Source material
`config.mk`:
```
export PLATFORM = sky130hd
export DESIGN_NAME = sah_top
export DESIGN_NICKNAME = d
export VERILOG_FILES = /design/src/sah_pkg.sv /design/src/sah_sync.sv /design/src/sah_sar.sv /design/src/sah_top.sv
export SDC_FILE = /design/constraint.sdc
export NUM_CORES = 1
export LEC_CHECK = 0
export BUFFER_PORTS_ARGS = -buffer_cell sky130_fd_sc_hd__buf_4
export CORE_MARGIN = 1.5
export CORE_UTILIZATION = 50
export CTS_CLUSTER_SIZE = 40
export DETAILED_ROUTE_END_ITERATION = 16
export PLACE_DENSITY = 0.74
export SLEW_MARGIN = 20
export SYNTH_ARGS = -nofsm -noshare
export SYNTH_HDL_FRONTEND = slang
export SYNTH_HIERARCHICAL = 1
export SYNTH_SLANG_ARGS = --single-unit
```
`constraint.sdc`:
```
create_clock -name clk_i -period 2.6 [get_ports clk_i]
set_input_delay 0.26 -clock clk_i [delete_from_list [all_inputs] [get_ports clk_i]]
set_output_delay 0.26 -clock clk_i [all_outputs]
set_load 0.05 [all_outputs]
```
File: config.mk
export PLATFORM = sky130hd
export DESIGN_NAME = reset_wake_ctrl
export DESIGN_NICKNAME = d
export VERILOG_FILES = /design/src/common/reset_wake_pkg.sv /design/src/rtl/reset_wake_ctrl.sv
export VERILOG_INCLUDE_DIRS = /design/src /design/src/common
export SDC_FILE = /design/constraint.sdc
export NUM_CORES = 1
export LEC_CHECK = 0
export BUFFER_PORTS_ARGS = -buffer_cell sky130_fd_sc_hd__buf_2
export CAP_MARGIN = 30
export CORE_UTILIZATION = 36
export CTS_BUF_LIST = sky130_fd_sc_hd__clkbuf_4 sky130_fd_sc_hd__clkbuf_8
export DETAILED_ROUTE_END_ITERATION = 16
export PLACE_DENSITY = 0.51
export SYNTH_ARGS = -nofsm -noshare
export SYNTH_HDL_FRONTEND = slang
export SYNTH_SLANG_ARGS = --single-unit
File: constraint.sdc
create_clock -name core_clk_i -period 3.3 [get_ports core_clk_i]
set_input_delay 0.66 -clock core_clk_i [delete_from_list [all_inputs] [get_ports core_clk_i]]
set_output_delay 0.66 -clock core_clk_i [all_outputs]
set_load 0.03 [all_outputs]
File: src/common/reset_wake_regs.svh
`ifndef RESET_WAKE_REGS_SVH
`define RESET_WAKE_REGS_SVH
// ------------------------------------------------------------
// register map and cause flag layout
// ------------------------------------------------------------
`define CAUSE_ADDR 8'h15
`define CAUSE_RST_VAL 6'h01
`define BIT_POR 0
`define BIT_CORE 1
`define BIT_IO 2
`define BIT_WAKE 3
`define BIT_EXT 4
`define BIT_WD 5
// ------------------------------------------------------------
// mode field codes of the mode control register
// ------------------------------------------------------------
`define MODE_REQ_NORMAL 2'h0
`define MODE_REQ_STOP 2'h1
`define MODE_REQ_SLEEP 2'h2
// ------------------------------------------------------------
// synchronised input vector positions
// ------------------------------------------------------------
`define IN_LIN 10
`define IN_RST 9
`define IN_POR 8
`define IN_CORE 7
`define IN_IO 6
`define IN_NUM 11
// ------------------------------------------------------------
// timing, in ns, and derived cycle counts
// ------------------------------------------------------------
`define CLK_NS 4
`define RST_FILT_NS 1000
`define RST_FILT_CYC ((`RST_FILT_NS + `CLK_NS - 1) / `CLK_NS)
`define LIN_WAKE_NS 80000
`define LIN_WAKE_CYC ((`LIN_WAKE_NS + `CLK_NS - 1) / `CLK_NS)
`define RST_REL_NS 1000000
`define RST_REL_CYC ((`RST_REL_NS + `CLK_NS - 1) / `CLK_NS)
`define TICK_NS 1000000
`define TICK_CYC (`TICK_NS / `CLK_NS)
`define HS_ON_NS 200
`define HS_ON_CYC ((`HS_ON_NS + `CLK_NS - 1) / `CLK_NS)
`endif

File: src/common/reset_wake_pkg.sv
package reset_wake_pkg;
    // operating modes of the analog die
    typedef enum logic [2:0] {M_POWER_ON, M_RESET, M_NORMAL, M_STOP, M_SLEEP} mode_e;
    // wake-up configuration held by the register file
    typedef struct packed {
        logic [5:0] wake_input_enable;
        logic [1:0] cyclic_sense_select;
        logic [3:0] forced_wake_multiplier;
        logic [7:0] cyclic_sense_timing;
    } wake_cfg_s;
    // wake-up source flags
    typedef struct packed {
        logic forced;
        logic wake_input;
        logic lin;
    } wake_src_s;
    // whole state of the controller
    typedef struct packed {
        mode_e mode;
        logic [2:0][10:0] sync;
        logic [10:0] stab;
        logic [5:0] flags;
        logic [7:0] rdata;
        logic rvalid;
        logic irq;
        logic wsr_pend;
        wake_src_s src;
        logic [23:0] rst_cnt;
        logic [23:0] lin_cnt;
        logic [23:0] rel_cnt;
        logic [23:0] pre_cnt;
        logic [7:0] per_cnt;
        logic [7:0] hs_cnt;
        logic [3:0] fw_cnt;
        logic [5:0] ref_smp;
        logic ref_ok;
        logic [1:0] hs;
        logic [5:0] ana_dis;
        logic rst_oe;
    } core_state_s;
endpackage : reset_wake_pkg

Work request
Please output every record exactly as it appears.

Task answer
`config.mk`:
```
export PLATFORM = sky130hd
export DESIGN_NAME = sah_top
export DESIGN_NICKNAME = d
export VERILOG_FILES = /design/src/sah_pkg.sv /design/src/sah_sync.sv /design/src/sah_sar.sv /design/src/sah_top.sv
export SDC_FILE = /design/constraint.sdc
export NUM_CORES = 1
export LEC_CHECK = 0
export BUFFER_PORTS_ARGS = -buffer_cell sky130_fd_sc_hd__buf_4
export CORE_MARGIN = 1.5
export CORE_UTILIZATION = 50
export CTS_CLUSTER_SIZE = 40
export DETAILED_ROUTE_END_ITERATION = 16
export PLACE_DENSITY = 0.74
export SLEW_MARGIN = 20
export SYNTH_ARGS = -nofsm -noshare
export SYNTH_HDL_FRONTEND = slang
export SYNTH_HIERARCHICAL = 1
export SYNTH_SLANG_ARGS = --single-unit
```
`constraint.sdc`:
```
create_clock -name clk_i -period 2.6 [get_ports clk_i]
set_input_delay 0.26 -clock clk_i [delete_from_list [all_inputs] [get_ports clk_i]]
set_output_delay 0.26 -clock clk_i [all_outputs]
set_load 0.05 [all_outputs]
```
File: config.mk
export PLATFORM = sky130hd
export DESIGN_NAME = reset_wake_ctrl
export DESIGN_NICKNAME = d
export VERILOG_FILES = /design/src/common/reset_wake_pkg.sv /design/src/rtl/reset_wake_ctrl.sv
export VERILOG_INCLUDE_DIRS = /design/src /design/src/common
export SDC_FILE = /design/constraint.sdc
export NUM_CORES = 1
export LEC_CHECK = 0
export BUFFER_PORTS_ARGS = -buffer_cell sky130_fd_sc_hd__buf_2
export CAP_MARGIN = 30
export CORE_UTILIZATION = 36
export CTS_BUF_LIST = sky130_fd_sc_hd__clkbuf_4 sky130_fd_sc_hd__clkbuf_8
export DETAILED_ROUTE_END_ITERATION = 16
export PLACE_DENSITY = 0.51
export SYNTH_ARGS = -nofsm -noshare
export SYNTH_HDL_FRONTEND = slang
export SYNTH_SLANG_ARGS = --single-unit
File: constraint.sdc
create_clock -name core_clk_i -period 3.3 [get_ports core_clk_i]
set_input_delay 0.66 -clock core_clk_i [delete_from_list [all_inputs] [get_ports core_clk_i]]
set_output_delay 0.66 -clock core_clk_i [all_outputs]
set_load 0.03 [all_outputs]
File: src/common/reset_wake_regs.svh
`ifndef RESET_WAKE_REGS_SVH
`define RESET_WAKE_REGS_SVH
// ------------------------------------------------------------
// register map and cause flag layout
// ------------------------------------------------------------
`define CAUSE_ADDR 8'h15
`define CAUSE_RST_VAL 6'h01
`define BIT_POR 0
`define BIT_CORE 1
`define BIT_IO 2
`define BIT_WAKE 3
`define BIT_EXT 4
`define BIT_WD 5
// ------------------------------------------------------------
// mode field codes of the mode control register
// ------------------------------------------------------------
`define MODE_REQ_NORMAL 2'h0
`define MODE_REQ_STOP 2'h1
`define MODE_REQ_SLEEP 2'h2
// ------------------------------------------------------------
// synchronised input vector positions
// ------------------------------------------------------------
`define IN_LIN 10
`define IN_RST 9
`define IN_POR 8
`define IN_CORE 7
`define IN_IO 6
`define IN_NUM 11
// ------------------------------------------------------------
// timing, in ns, and derived cycle counts
// ------------------------------------------------------------
`define CLK_NS 4
`define RST_FILT_NS 1000
`define RST_FILT_CYC ((`RST_FILT_NS + `CLK_NS - 1) / `CLK_NS)
`define LIN_WAKE_NS 80000
`define LIN_WAKE_CYC ((`LIN_WAKE_NS + `CLK_NS - 1) / `CLK_NS)
`define RST_REL_NS 1000000
`define RST_REL_CYC ((`RST_REL_NS + `CLK_NS - 1) / `CLK_NS)
`define TICK_NS 1000000
`define TICK_CYC (`TICK_NS / `CLK_NS)
`define HS_ON_NS 200
`define HS_ON_CYC ((`HS_ON_NS + `CLK_NS - 1) / `CLK_NS)
`endif

File: src/common/reset_wake_pkg.sv
package reset_wake_pkg;
    // operating modes of the analog die
    typedef enum logic [2:0] {M_POWER_ON, M_RESET, M_NORMAL, M_STOP, M_SLEEP} mode_e;
    // wake-up configuration held by the register file
    typedef struct packed {
        logic [5:0] wake_input_enable;
        logic [1:0] cyclic_sense_select;
        logic [3:0] forced_wake_multiplier;
        logic [7:0] cyclic_sense_timing;
    } wake_cfg_s;
    // wake-up source flags
    typedef struct packed {
        logic forced;
        logic wake_input;
        logic lin;
    } wake_src_s;
    // whole state of the controller
    typedef struct packed {
        mode_e mode;
        logic [2:0][10:0] sync;
        logic [10:0] stab;
        logic [5:0] flags;
        logic [7:0] rdata;
        logic rvalid;
        logic irq;
        logic wsr_pend;
        wake_src_s src;
        logic [23:0] rst_cnt;
        logic [23:0] lin_cnt;
        logic [23:0] rel_cnt;
        logic [23:0] pre_cnt;
        logic [7:0] per_cnt;
        logic [7:0] hs_cnt;
        logic [3:0] fw_cnt;
        logic [5:0] ref_smp;
        logic ref_ok;
        logic [1:0] hs;
        logic [5:0] ana_dis;
        logic rst_oe;
    } core_state_s;
endpackage : reset_wake_pkg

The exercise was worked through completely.